Towards the end of 2006, Nokia announced the next generation of their very successful N-series. At the vanguard is a two-way slider-phone, the Nokia N95. This new concept is meant to facilitate easy switching between the keypad and multimedia controls.
What promises to be exciting for the Nokia faithful and, quite frankly, for mobile user community in general, are the high all round specs which include high speed web-browsing via 3.5G (HSPDA) which is meant to be 10 times faster than 3G, a fairly large (2.6 inch) high quality 16M colours TFT display and a 5MP camera with a Carl Zeiss lens and autofocus.
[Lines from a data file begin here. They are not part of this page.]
--- src/common/adc_pkg.sv ---
package adc_pkg;

	////////////////////
	// converter sizes
	////////////////////
	localparam int W_SAMPLE   = 18;                      // result width
	localparam int N_CHAN     = 8;
	localparam int N_PER_LINE = 4;                       // channels per serial line
	localparam int RD_BITS    = W_SAMPLE * N_PER_LINE;   // 72 bits per line per frame
	localparam int MIN_CYCLE  = 200;                     // clk_in cycles, convst to convst
	localparam logic [2:0] OS_MIN = 3'd1;                // lowest oversampling code

	// counter widths
	localparam int CYC_W  = $clog2(MIN_CYCLE + 1);
	localparam int RD_W   = $clog2(RD_BITS);
	localparam int BIT_W  = $clog2(W_SAMPLE);
	localparam int CH_W   = $clog2(N_CHAN);
	localparam int SLOT_W = $clog2(N_PER_LINE);

	////////////////////
	// state machines
	////////////////////
	typedef enum logic [1:0] {CONV_IDLE, CONV_START, CONV_WAIT} conv_state_t;
	typedef enum logic [1:0] {RD_IDLE, RD_SHIFT, RD_DONE} read_state_t;

	typedef struct packed {
		logic convst_n;   // active low, one cycle
		logic cs_n;
		logic sclk;       // idles high
		logic rst;
		logic [2:0] os;
		logic spare;      // tied low
	} adc_pins_t;

	typedef struct packed {
		logic valid;
		logic [SLOT_W-1:0] slot;       // channel within the line
		logic [W_SAMPLE-1:0] data_a;   // line a, channels 0-3
		logic [W_SAMPLE-1:0] data_b;   // line b, channels 4-7
	} pair_t;

endpackage

--- src/common/apb_pkg.sv ---
package apb_pkg;

	////////////////////
	// bus sizes
	////////////////////
	localparam int ADDR_W = 8;
	localparam int DATA_W = 32;

	typedef struct packed {
		logic psel;
		logic penable;                // high in the access cycle
		logic pwrite;
		logic [ADDR_W-1:0] paddr;
		logic [DATA_W-1:0] pwdata;
	} apb_req_t;

	typedef struct packed {
		logic [DATA_W-1:0] prdata;
		logic pready;                 // always high, no wait states
		logic pslverr;
	} apb_rsp_t;

	////////////////////
	// register map
	////////////////////
	localparam logic [ADDR_W-1:0] REG_CTRL    = 8'h00;   // bit 0 run
	localparam logic [ADDR_W-1:0] REG_OS      = 8'h04;   // oversampling code, 3 bits
	localparam logic [ADDR_W-1:0] REG_STATUS  = 8'h08;   // frame count, running
	localparam logic [ADDR_W-1:0] REG_SAMPLE0 = 8'h10;   // channel n at +4n
	localparam logic [ADDR_W-1:0] SAMPLE_SPAN = 8'h20;   // eight words of samples

endpackage

--- src/adc_ctrl/adc_sequencer.sv ---
`timescale 1ns/1ps

module adc_sequencer (
	input  logic clk_in,
	input  logic reset_in,
	input  logic run,                  // from control register
	input  logic [2:0] os_mode,        // already clamped
	input  logic busy,                 // converter busy
	output adc_pkg::adc_pins_t pins,
	output logic shift_strobe          // high on the cycle sclk rises
);

	adc_pkg::conv_state_t conv_state;
	adc_pkg::read_state_t rd_state;
	logic [adc_pkg::CYC_W-1:0] conv_cnt;   // cycles since last convst
	logic [adc_pkg::RD_W-1:0] bit_cnt;     // rising sclk edges this frame
	logic busy_q;                          // for busy edge detect
	logic cs_n_q;
	logic sclk_q;
	logic cycle_done;

	assign cycle_done = (conv_cnt >= adc_pkg::CYC_W'(adc_pkg::MIN_CYCLE));

	////////////////////
	// conversion loop
	////////////////////
	always_ff @(posedge clk_in or posedge reset_in) begin
		if (reset_in) begin
			conv_state <= adc_pkg::CONV_IDLE;
			conv_cnt <= '0;
		end else begin
			case (conv_state)
				adc_pkg::CONV_IDLE: if (run) conv_state <= adc_pkg::CONV_START;
				adc_pkg::CONV_START: begin
					conv_state <= adc_pkg::CONV_WAIT;
					conv_cnt <= adc_pkg::CYC_W'(1);        // pulse cycle counts as one
				end
				adc_pkg::CONV_WAIT: begin
					if (!cycle_done) conv_cnt <= conv_cnt + 1'b1;   // saturates at min cycle
					// both min cycle and end of conversion before next pulse
					if (cycle_done && !busy)
						conv_state <= run ? adc_pkg::CONV_START : adc_pkg::CONV_IDLE;
				end
				default: conv_state <= adc_pkg::CONV_IDLE;
			endcase
		end
	end

	////////////////////
	// read loop
	////////////////////
	// reads previous results while the current conversion is busy
	always_ff @(posedge clk_in or posedge reset_in) begin
		if (reset_in) begin
			rd_state <= adc_pkg::RD_IDLE;
			bit_cnt <= '0;
			busy_q <= 1'b0;
			cs_n_q <= 1'b1;
			sclk_q <= 1'b1;
		end else begin
			busy_q <= busy;
			case (rd_state)
				adc_pkg::RD_IDLE: if (busy && !busy_q) begin   // busy rising edge
					rd_state <= adc_pkg::RD_SHIFT;
					cs_n_q <= 1'b0;
					bit_cnt <= '0;
				end
				adc_pkg::RD_SHIFT: begin
					sclk_q <= ~sclk_q;                            // half clk_in rate
					if (!sclk_q) begin                            // rising edge now
						bit_cnt <= bit_cnt + 1'b1;
						if (bit_cnt == adc_pkg::RD_W'(adc_pkg::RD_BITS - 1)) begin
							rd_state <= adc_pkg::RD_DONE;
							cs_n_q <= 1'b1;                       // sclk back high too
						end
					end
				end
				adc_pkg::RD_DONE: if (!busy) rd_state <= adc_pkg::RD_IDLE;
				default: rd_state <= adc_pkg::RD_IDLE;
			endcase
		end
	end

	assign shift_strobe = (rd_state == adc_pkg::RD_SHIFT) && !sclk_q;

	assign pins = '{
		convst_n: (conv_state != adc_pkg::CONV_START),
		cs_n:     cs_n_q,
		sclk:     sclk_q,
		rst:      reset_in,      // converter held in reset with us
		os:       os_mode,
		spare:    1'b0
	};

	// convst pulse is a single cycle wide
	a_convst_single: assert property (@(posedge clk_in) disable iff (reset_in)
		!pins.convst_n |=> pins.convst_n);
	// chip select only while shifting
	a_cs_in_shift: assert property (@(posedge clk_in) disable iff (reset_in)
		!pins.cs_n |-> rd_state == adc_pkg::RD_SHIFT);

endmodule

--- src/adc_ctrl/adc_deserializer.sv ---
`timescale 1ns/1ps

module adc_deserializer (
	input  logic clk_in,
	input  logic reset_in,
	input  logic shift_strobe,    // sample both lines now
	input  logic sdata_a,         // channels 0-3
	input  logic sdata_b,         // channels 4-7
	output adc_pkg::pair_t pair
);

	logic [adc_pkg::W_SAMPLE-2:0] sr_a;   // msb-first, last bit joins on output
	logic [adc_pkg::W_SAMPLE-2:0] sr_b;
	logic [adc_pkg::BIT_W-1:0] bit_cnt;
	logic [adc_pkg::SLOT_W-1:0] slot_cnt;
	logic word_end;
	logic valid_q;
	logic [adc_pkg::SLOT_W-1:0] slot_q;
	logic [adc_pkg::W_SAMPLE-1:0] data_a_q;
	logic [adc_pkg::W_SAMPLE-1:0] data_b_q;

	assign word_end = shift_strobe && (bit_cnt == adc_pkg::BIT_W'(adc_pkg::W_SAMPLE - 1));

	// control
	always_ff @(posedge clk_in or posedge reset_in) begin
		if (reset_in) begin
			bit_cnt <= '0;
			slot_cnt <= '0;
			valid_q <= 1'b0;
		end else begin
			valid_q <= word_end;                  // one cycle after 18th strobe
			if (word_end) begin
				bit_cnt <= '0;
				slot_cnt <= slot_cnt + 1'b1;      // wraps after slot 3
			end else if (shift_strobe) begin
				bit_cnt <= bit_cnt + 1'b1;
			end
		end
	end

	// payload
	always_ff @(posedge clk_in) begin
		if (shift_strobe) begin
			sr_a <= {sr_a[adc_pkg::W_SAMPLE-3:0], sdata_a};
			sr_b <= {sr_b[adc_pkg::W_SAMPLE-3:0], sdata_b};
		end
		if (word_end) begin
			data_a_q <= {sr_a, sdata_a};
			data_b_q <= {sr_b, sdata_b};
			slot_q <= slot_cnt;
		end
	end

	assign pair = '{valid: valid_q, slot: slot_q, data_a: data_a_q, data_b: data_b_q};

	// sclk runs at half rate, so strobes never come back to back
	a_strobe_spacing: assert property (@(posedge clk_in) disable iff (reset_in)
		shift_strobe |=> !shift_strobe);

endmodule

--- src/source/sample_store.sv ---
`timescale 1ns/1ps

module sample_store (
	input  logic clk_in,
	input  logic reset_in,
	input  adc_pkg::pair_t pair,
	output logic signed [adc_pkg::W_SAMPLE-1:0] samples [adc_pkg::N_CHAN],
	output logic [15:0] frame_count    // completed frames, wraps
);

	logic [adc_pkg::CH_W-1:0] ch_a;   // line a channel
	logic [adc_pkg::CH_W-1:0] ch_b;   // line b channel, four up
	logic frame_end;

	assign ch_a = adc_pkg::CH_W'(pair.slot);
	assign ch_b = adc_pkg::CH_W'(pair.slot) + adc_pkg::CH_W'(adc_pkg::N_PER_LINE);
	assign frame_end = pair.valid && (pair.slot == adc_pkg::SLOT_W'(adc_pkg::N_PER_LINE - 1));

	////////////////////
	// latest samples
	////////////////////
	always_ff @(posedge clk_in) begin
		if (pair.valid) begin
			samples[ch_a] <= pair.data_a;
			samples[ch_b] <= pair.data_b;
		end
	end

	// frame counter
	always_ff @(posedge clk_in or posedge reset_in) begin
		if (reset_in) begin
			frame_count <= '0;
		end else if (frame_end) begin
			frame_count <= frame_count + 1'b1;   // last pair of the frame
		end
	end

endmodule

--- src/source/adc_regs.sv ---
`timescale 1ns/1ps

module adc_regs (
	input  logic clk_in,
	input  logic reset_in,
	input  apb_pkg::apb_req_t req,
	output apb_pkg::apb_rsp_t rsp,
	input  logic signed [adc_pkg::W_SAMPLE-1:0] samples [adc_pkg::N_CHAN],
	input  logic [15:0] frame_count,
	output logic run,
	output logic [2:0] os_mode
);

	logic access;                                  // second cycle of a transfer
	logic [apb_pkg::ADDR_W-1:0] sample_off;
	logic [adc_pkg::CH_W-1:0] sample_idx;
	logic hit_ctrl;
	logic hit_os;
	logic hit_status;
	logic hit_sample;
	logic err;
	logic signed [adc_pkg::W_SAMPLE-1:0] sample_sel;
	logic [apb_pkg::DATA_W-1:0] rdata;

	assign access = req.psel && req.penable;

	////////////////////
	// address decode
	////////////////////
	assign sample_off = req.paddr - apb_pkg::REG_SAMPLE0;
	assign sample_idx = sample_off[adc_pkg::CH_W+1:2];   // word index
	assign hit_ctrl   = (req.paddr == apb_pkg::REG_CTRL);
	assign hit_os     = (req.paddr == apb_pkg::REG_OS);
	assign hit_status = (req.paddr == apb_pkg::REG_STATUS);
	assign hit_sample = (req.paddr >= apb_pkg::REG_SAMPLE0) &&
		(sample_off < apb_pkg::SAMPLE_SPAN) && (req.paddr[1:0] == 2'b00);

	// unmapped, or write to a read-only register
	assign err = !(hit_ctrl || hit_os || hit_status || hit_sample) ||
		(req.pwrite && (hit_status || hit_sample));

	assign sample_sel = samples[sample_idx];

	always_comb begin
		rdata = '0;
		if (hit_ctrl) rdata[0] = run;
		if (hit_os) rdata[2:0] = os_mode;
		if (hit_status) rdata = {15'd0, run, frame_count};
		if (hit_sample)   // sign extend to bus width
			rdata = {{(apb_pkg::DATA_W - adc_pkg::W_SAMPLE){sample_sel[adc_pkg::W_SAMPLE-1]}},
				sample_sel};
	end

	////////////////////
	// writable state
	////////////////////
	always_ff @(posedge clk_in or posedge reset_in) begin
		if (reset_in) begin
			run <= 1'b0;
			os_mode <= adc_pkg::OS_MIN;
		end else if (access && req.pwrite) begin
			if (hit_ctrl) run <= req.pwdata[0];
			if (hit_os)   // clamp to the lowest legal code
				os_mode <= (req.pwdata[2:0] < adc_pkg::OS_MIN) ? adc_pkg::OS_MIN : req.pwdata[2:0];
		end
	end

	assign rsp = '{
		prdata:  (access && !req.pwrite) ? rdata : '0,   // valid in access cycle
		pready:  1'b1,                                   // never stalls
		pslverr: access && err
	};

endmodule

--- src/source/adc_top.sv ---
`timescale 1ns/1ps

module adc_top (
	input  logic clk_in,
	input  logic reset_in,

	// apb slave
	input  apb_pkg::apb_req_t apb_req,
	output apb_pkg::apb_rsp_t apb_rsp,

	// converter
	input  logic busy,
	input  logic sdata_a,
	input  logic sdata_b,
	output adc_pkg::adc_pins_t adc_pins
);

	logic run;
	logic [2:0] os_mode;
	logic shift_strobe;
	adc_pkg::pair_t pair;
	logic signed [adc_pkg::W_SAMPLE-1:0] samples [adc_pkg::N_CHAN];
	logic [15:0] frame_count;

	////////////////////
	// register block
	////////////////////
	adc_regs i_regs (
		.clk_in      (clk_in),
		.reset_in    (reset_in),
		.req         (apb_req),
		.rsp         (apb_rsp),
		.samples     (samples),
		.frame_count (frame_count),
		.run         (run),
		.os_mode     (os_mode)
	);

	// conversion and read control
	adc_sequencer i_sequencer (
		.clk_in       (clk_in),
		.reset_in     (reset_in),
		.run          (run),
		.os_mode      (os_mode),
		.busy         (busy),
		.pins         (adc_pins),
		.shift_strobe (shift_strobe)
	);

	adc_deserializer i_deserializer (
		.clk_in       (clk_in),
		.reset_in     (reset_in),
		.shift_strobe (shift_strobe),
		.sdata_a      (sdata_a),
		.sdata_b      (sdata_b),
		.pair         (pair)
	);

	sample_store i_store (
		.clk_in      (clk_in),
		.reset_in    (reset_in),
		.pair        (pair),
		.samples     (samples),
		.frame_count (frame_count)
	);

endmodule

--- config.mk ---
export PLATFORM = sky130hd
export DESIGN_NAME = adc_top
export DESIGN_NICKNAME = d
export VERILOG_FILES = /design/src/common/adc_pkg.sv /design/src/common/apb_pkg.sv /design/src/adc_ctrl/adc_sequencer.sv /design/src/adc_ctrl/adc_deserializer.sv /design/src/source/sample_store.sv /design/src/source/adc_regs.sv /design/src/source/adc_top.sv
export SDC_FILE = /design/constraint.sdc
export NUM_CORES = 1
export LEC_CHECK = 0
export BUFFER_PORTS_ARGS = -buffer_cell sky130_fd_sc_hd__buf_2
export CAP_MARGIN = 20
export CORE_MARGIN = 10
export CORE_UTILIZATION = 30
export CTS_CLUSTER_DIAMETER = 200
export CTS_CLUSTER_SIZE = 8
export DETAILED_ROUTE_END_ITERATION = 16
export GPL_ROUTABILITY_DRIVEN = 0
export PLACE_DENSITY = 0.54
export RECOVER_POWER = 50
export SKIP_CTS_REPAIR_TIMING = 1
export SYNTH_ARGS = -nofsm -noshare
export SYNTH_HDL_FRONTEND = slang
export SYNTH_HIERARCHICAL = 1
export SYNTH_SLANG_ARGS = --single-unit
--- constraint.sdc ---
create_clock -name clk_in -period 10.9 [get_ports clk_in]
set_input_delay 2.18 -clock clk_in [delete_from_list [all_inputs] [get_ports clk_in]]
set_output_delay 2.18 -clock clk_in [all_outputs]
set_load 0.05 [all_outputs]
-- Word level (Yosys, flattened, before mapping)
Index checks and enable logic that the tools add are counted.
- flip-flop bits (word level): 266
- bits of input ports: 48
- output and inout bits: 42
- logic and storage cells: 136
- add/sub/neg operators: 7
- magnitude comparators: 9
- equality and inequality tests: 17
- multiplexer cells: 35
- bitwise operators: 4
- reductions and logical operators: 38
- operators by type and width (cell ; count):
    bitwise mux 144 bit ; 2
    demux 18 bit (select 3 bit) ; 2
    two-way mux 18 bit ; 4
    two-way mux 32 bit ; 2
    binary-select mux 18 bit (select 3 bit) ; 1
    two-way mux 17 bit ; 1
    adder 16 x 1 -> 16 bit, second input constant ; 1
    one-hot mux 8 bit (2 select lines) ; 1
    logical AND 1 bit ; 14
    two-way mux 7 bit ; 2
    one-hot mux 7 bit (2 select lines) ; 1
    >= comparator 4 bit, second input constant ; 3
    two-way mux 2 bit ; 6
    one-hot mux 2 bit (3 select lines) ; 2
    two-way mux 5 bit ; 2
    adder 8 x 1 -> 8 bit, second input constant ; 1
    equality test 8 x 3 -> 1 bit, second input constant ; 1
    equality test 8 x 4 -> 1 bit, second input constant ; 1
    >= comparator 8 x 5 -> 1 bit, second input constant ; 1
    >= comparator 8 bit, second input constant ; 1
    zero test 8 bit ; 1
    less-than comparator 4 x 1 -> 1 bit, second input constant ; 2
    less-than comparator 8 x 6 -> 1 bit, second input constant ; 1
    two-way mux 8 bit ; 1
    other kinds (25) ; 56

-- Longest topological paths before layout
- word-level depth: 8
- depth in mapped cells: 9

-- Hierarchy
The synthesis kept the hierarchy.
- modules (own cells, without submodules) (module ; times used ; cells an instance ; area an instance (µm²) ; seq. area each (µm²)):
    sample_store ; 1 ; 290 ; 5559.1 ; 4724.5
    adc_deserializer ; 1 ; 106 ; 2556.2 ; 2362.3
    adc_regs ; 1 ; 177 ; 1774.2 ; 101.3
    adc_sequencer ; 1 ; 120 ; 1241.2 ; 553.0

-- Worst setup path after synthesis
No wires, ideal clock.
- path type: input port to output port
- from: in apb_req[36] (netlist name)
- to: out apb_rsp[20] (netlist name)
- arrival time: 5.427 ns
- required time: 8.720 ns
- slack: 3.293 ns
- stages on the path: 9
- cells stage by stage: clkinv_1 clkbuf_1 ha_1 or3b_1 nor4_4 nand2_2 buf_6 a21oi_1 buf_4
- RTL lines (element ; line ; text):
    start: declaration ; adc_top.sv:8 ; input apb_pkg::apb_req_t apb_req,
    end: declaration ; adc_top.sv:9 ; output apb_pkg::apb_rsp_t apb_rsp,

==> metrics.md <==
| Metric | Value |
|---|---|
| Clock edge transition at the registers on the reported setup and hold paths | `50 ps` |
| Average wire length per cell after detail routing | `18.2 um` |
| Most frequent cells in the layout | `edfxtp_1 (216), nand2_1 (65), buf_2 (55)` |
| Result of the run | `finished with violations` |
| Total wire length after detailed routing | `22.6 mm` |
| DR DRC count | `0` |
| Net count after synthesis | `749` |
| DRT iter0 DRCs | `362` |
| Final #Nets | `810` |
| Endpoint kind of the worst setup timing path | `output pin` |
| Synthesized area per cell | `16.1 um2` |
| Sequential fraction of design power | `50.9%` |
| Average vias per placed instance | `4.73` |
| Switching power | `568 uW` |
| Initial antenna violation count | `0` |
| Final slew viol count | `46` |
| Yosys warning total | `6` |
| Cell chosen for the clock root | `clkbuf_16` |
| Initial core utilization | `30.4%` |
| CP startpoint kind | `input port` |
| Worst endpoint required time | `8720 ps` |
| Peak clock frequency supported by timing | `0.135 GHz` |
| Worst slew margin relative to its limit | `-63.6%` |
| Vias in the first global route | `6086` |
| Failing checks | `capacitance limit, slew limit` |
| Worst Tran Pin Value | `2450 ps` |
| Clock Tree Buf Depth | `3` |
| Overall die width | `213 um` |
| Area after detailed placement | `0.0118 mm2` |
| Number of diodes added for antenna fixing | `0` |
| IR Drop Worst-Case VDD | `0.0911 mV` |
| H-tree lvl count | `2` |
| Floorplan row count | `70` |
| Number of register bits inferred by synthesis | `266` |
| Cell variety after synth | `76` |
| Setup violation total in the final timing report | `0` |
| Total negative slack | `0 ps` |
| TritonCTS sink count | `266` |
| Vert. Die Dim | `213 um` |
| Arrival time of the worst setup path | `5240 ps` |
| Hold WC Path Type | `flop to flop` |
| Share of cells above drive strength 1 | `20.8%` |
| Logic gate share of total power | `6.5%` |
| Power density relative to cell area | `197 mW/mm2` |
| Unrepaired setup endpoints after global routing | `false` |
| Summed area of non-filler cells in the final layout | `0.0129 mm2` |
| Mapped Cells | `693` |
| Pre-antenna DRT Iters | `5` |
| Maximum number of pins on one net before global-route repair | `46` |
| Final hold violation count | `0` |
| Area delta synth->final | `15.7%` |
| Detail Placement HPWL | `14.3 mm` |
| Area of the core region | `0.0366 mm2` |
| Most area-consuming cells after synthesis | `edfxtp_1 (58%), dfrtp_1 (11%), mux4_2 (7.3%), and2_1 (3.4%), nand2_1 (2.2%)` |
| Wire length of the first global-routing pass | `35.5 mm` |
| Yosys top cell area share | `58.3%` |
| Die outline area | `0.0452 mm2` |
| Clock tree from TritonCTS | `yes` |
| Later-pin clock latency in the skew report | `510 ps` |
| Pint | `1.96 mW` |
| Number of nets with antenna violations after detailed routing | `0` |
| Most used flip-flop cell after synthesis | `edfxtp_1` |
| Sequential element share of the synthesized area | `69.5%` |
| Total clock buffers created by CTS | `39` |
| Clock tree skew after final layout | `16.7 ps` |
| Type of the worst setup path | `input port to output pin` |
| Tot GR Track Use | `10.1%` |
| MaxCap Viol Count | `1` |
| Number of enable-type register cells in the synthesized netlist | `216` |
| Tcrit/Tclk final | `68.1%` |
| Buffers on Ports | `58` |
| Total I/O pin count | `90` |
| Netlist Area Pre-Place | `0.0111 mm2` |
| Commonest non-fill, non-tap cell in the layout | `edfxtp_1` |
| Asr flop ratio synth | `18.8%` |
| Via Count | `5894` |
| Peak fanout along the critical path | `24` |
| Net Sw Frac | `22.4%` |
| Grt total ovfl | `0` |
| Clock network power share | `42.6%` |
| Tmin final | `7420 ps` |
| Leakage power total | `4.67 nW` |
| Cell type contributing the most total cell area after synthesis | `edfxtp_1` |
==> kinds of logic (layout without fill, tap and decap cells) <==
logic type      count (synthesis)  count (layout)  synth area share [%]
flops                         266             266                  69.5
xor+xnor                       21              21                  1.65
other cells                     2               2                0.0675
compound gates                 60              60                  4.05
fa+ha+maj                       8               8                 0.899
buf+inv                        62             146                  3.18
mux                            50              50                  8.61
simple gates                  224             224                  12.0
==> cell type report <==
class / count / area [um2]
Tap cell: 468 / 586
Clock buffer: 61 / 1080
Multi-Input combinational cell: 365 / 3020
Fill cell: 3494 / 23700
Inverter: 14 / 52.6
Sequential cell: 266 / 7740
Clock inverter: 3 / 33.8
Timing Repair Buffer: 68 / 370
==> worst max-delay path, cell delays in order <==
cell and delay (ps):
buf_2 400, clkinv_1 170, buf_4 250, ha_1 230
xor2_1 160, nor4_4 200, buf_4 330, nand2_2 280
a21oi_1 630, buf_2 390
==> sequential cells by signal (all words and copies together), names as in the netlist, 2 cells and up <==
signal,cells
i_deserializer/bit_cnt,5
i_regs/os_mode,3
i_deserializer/slot_cnt,2
i_deserializer/slot_q,2
i_deserializer/sr_b,17
i_deserializer/data_a_q,18
i_store/samples,144
i_sequencer/bit_cnt,7
i_sequencer/rd_state,2
i_sequencer/conv_state,2
i_store/frame_count,16
i_sequencer/conv_cnt,8
i_deserializer/sr_a,17
i_deserializer/data_b_q,18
Perhaps the greatest selling point of the N95 is an integrated GPS including free downloads of maps for over 100 countries. For most, these are detailed maps up to street level
Connectivity is quite broad with support for 3G, Bluetooth, Infrared and USB.
Multimedia capabilities are impressive and like its predecessors in the N-series, the Nokia N95 is an excellent music player and supports wireless Bluetooth stereo output. A wide range of music formats including MP3, AAC, AAC+ and WMA are supported. Video recording and playback is available. There is an FM radio too.
The N95 has a 150Mb native memory and there is a microSD card slot so this is expandable according to need.
The phone’s dimension are a decent 99 x 20 x 53mm so it is not joining the thin brigade. It weighs 120g.
Estimated Talktime: Up to 6hrs 30min
Standby: Up to 220 hours.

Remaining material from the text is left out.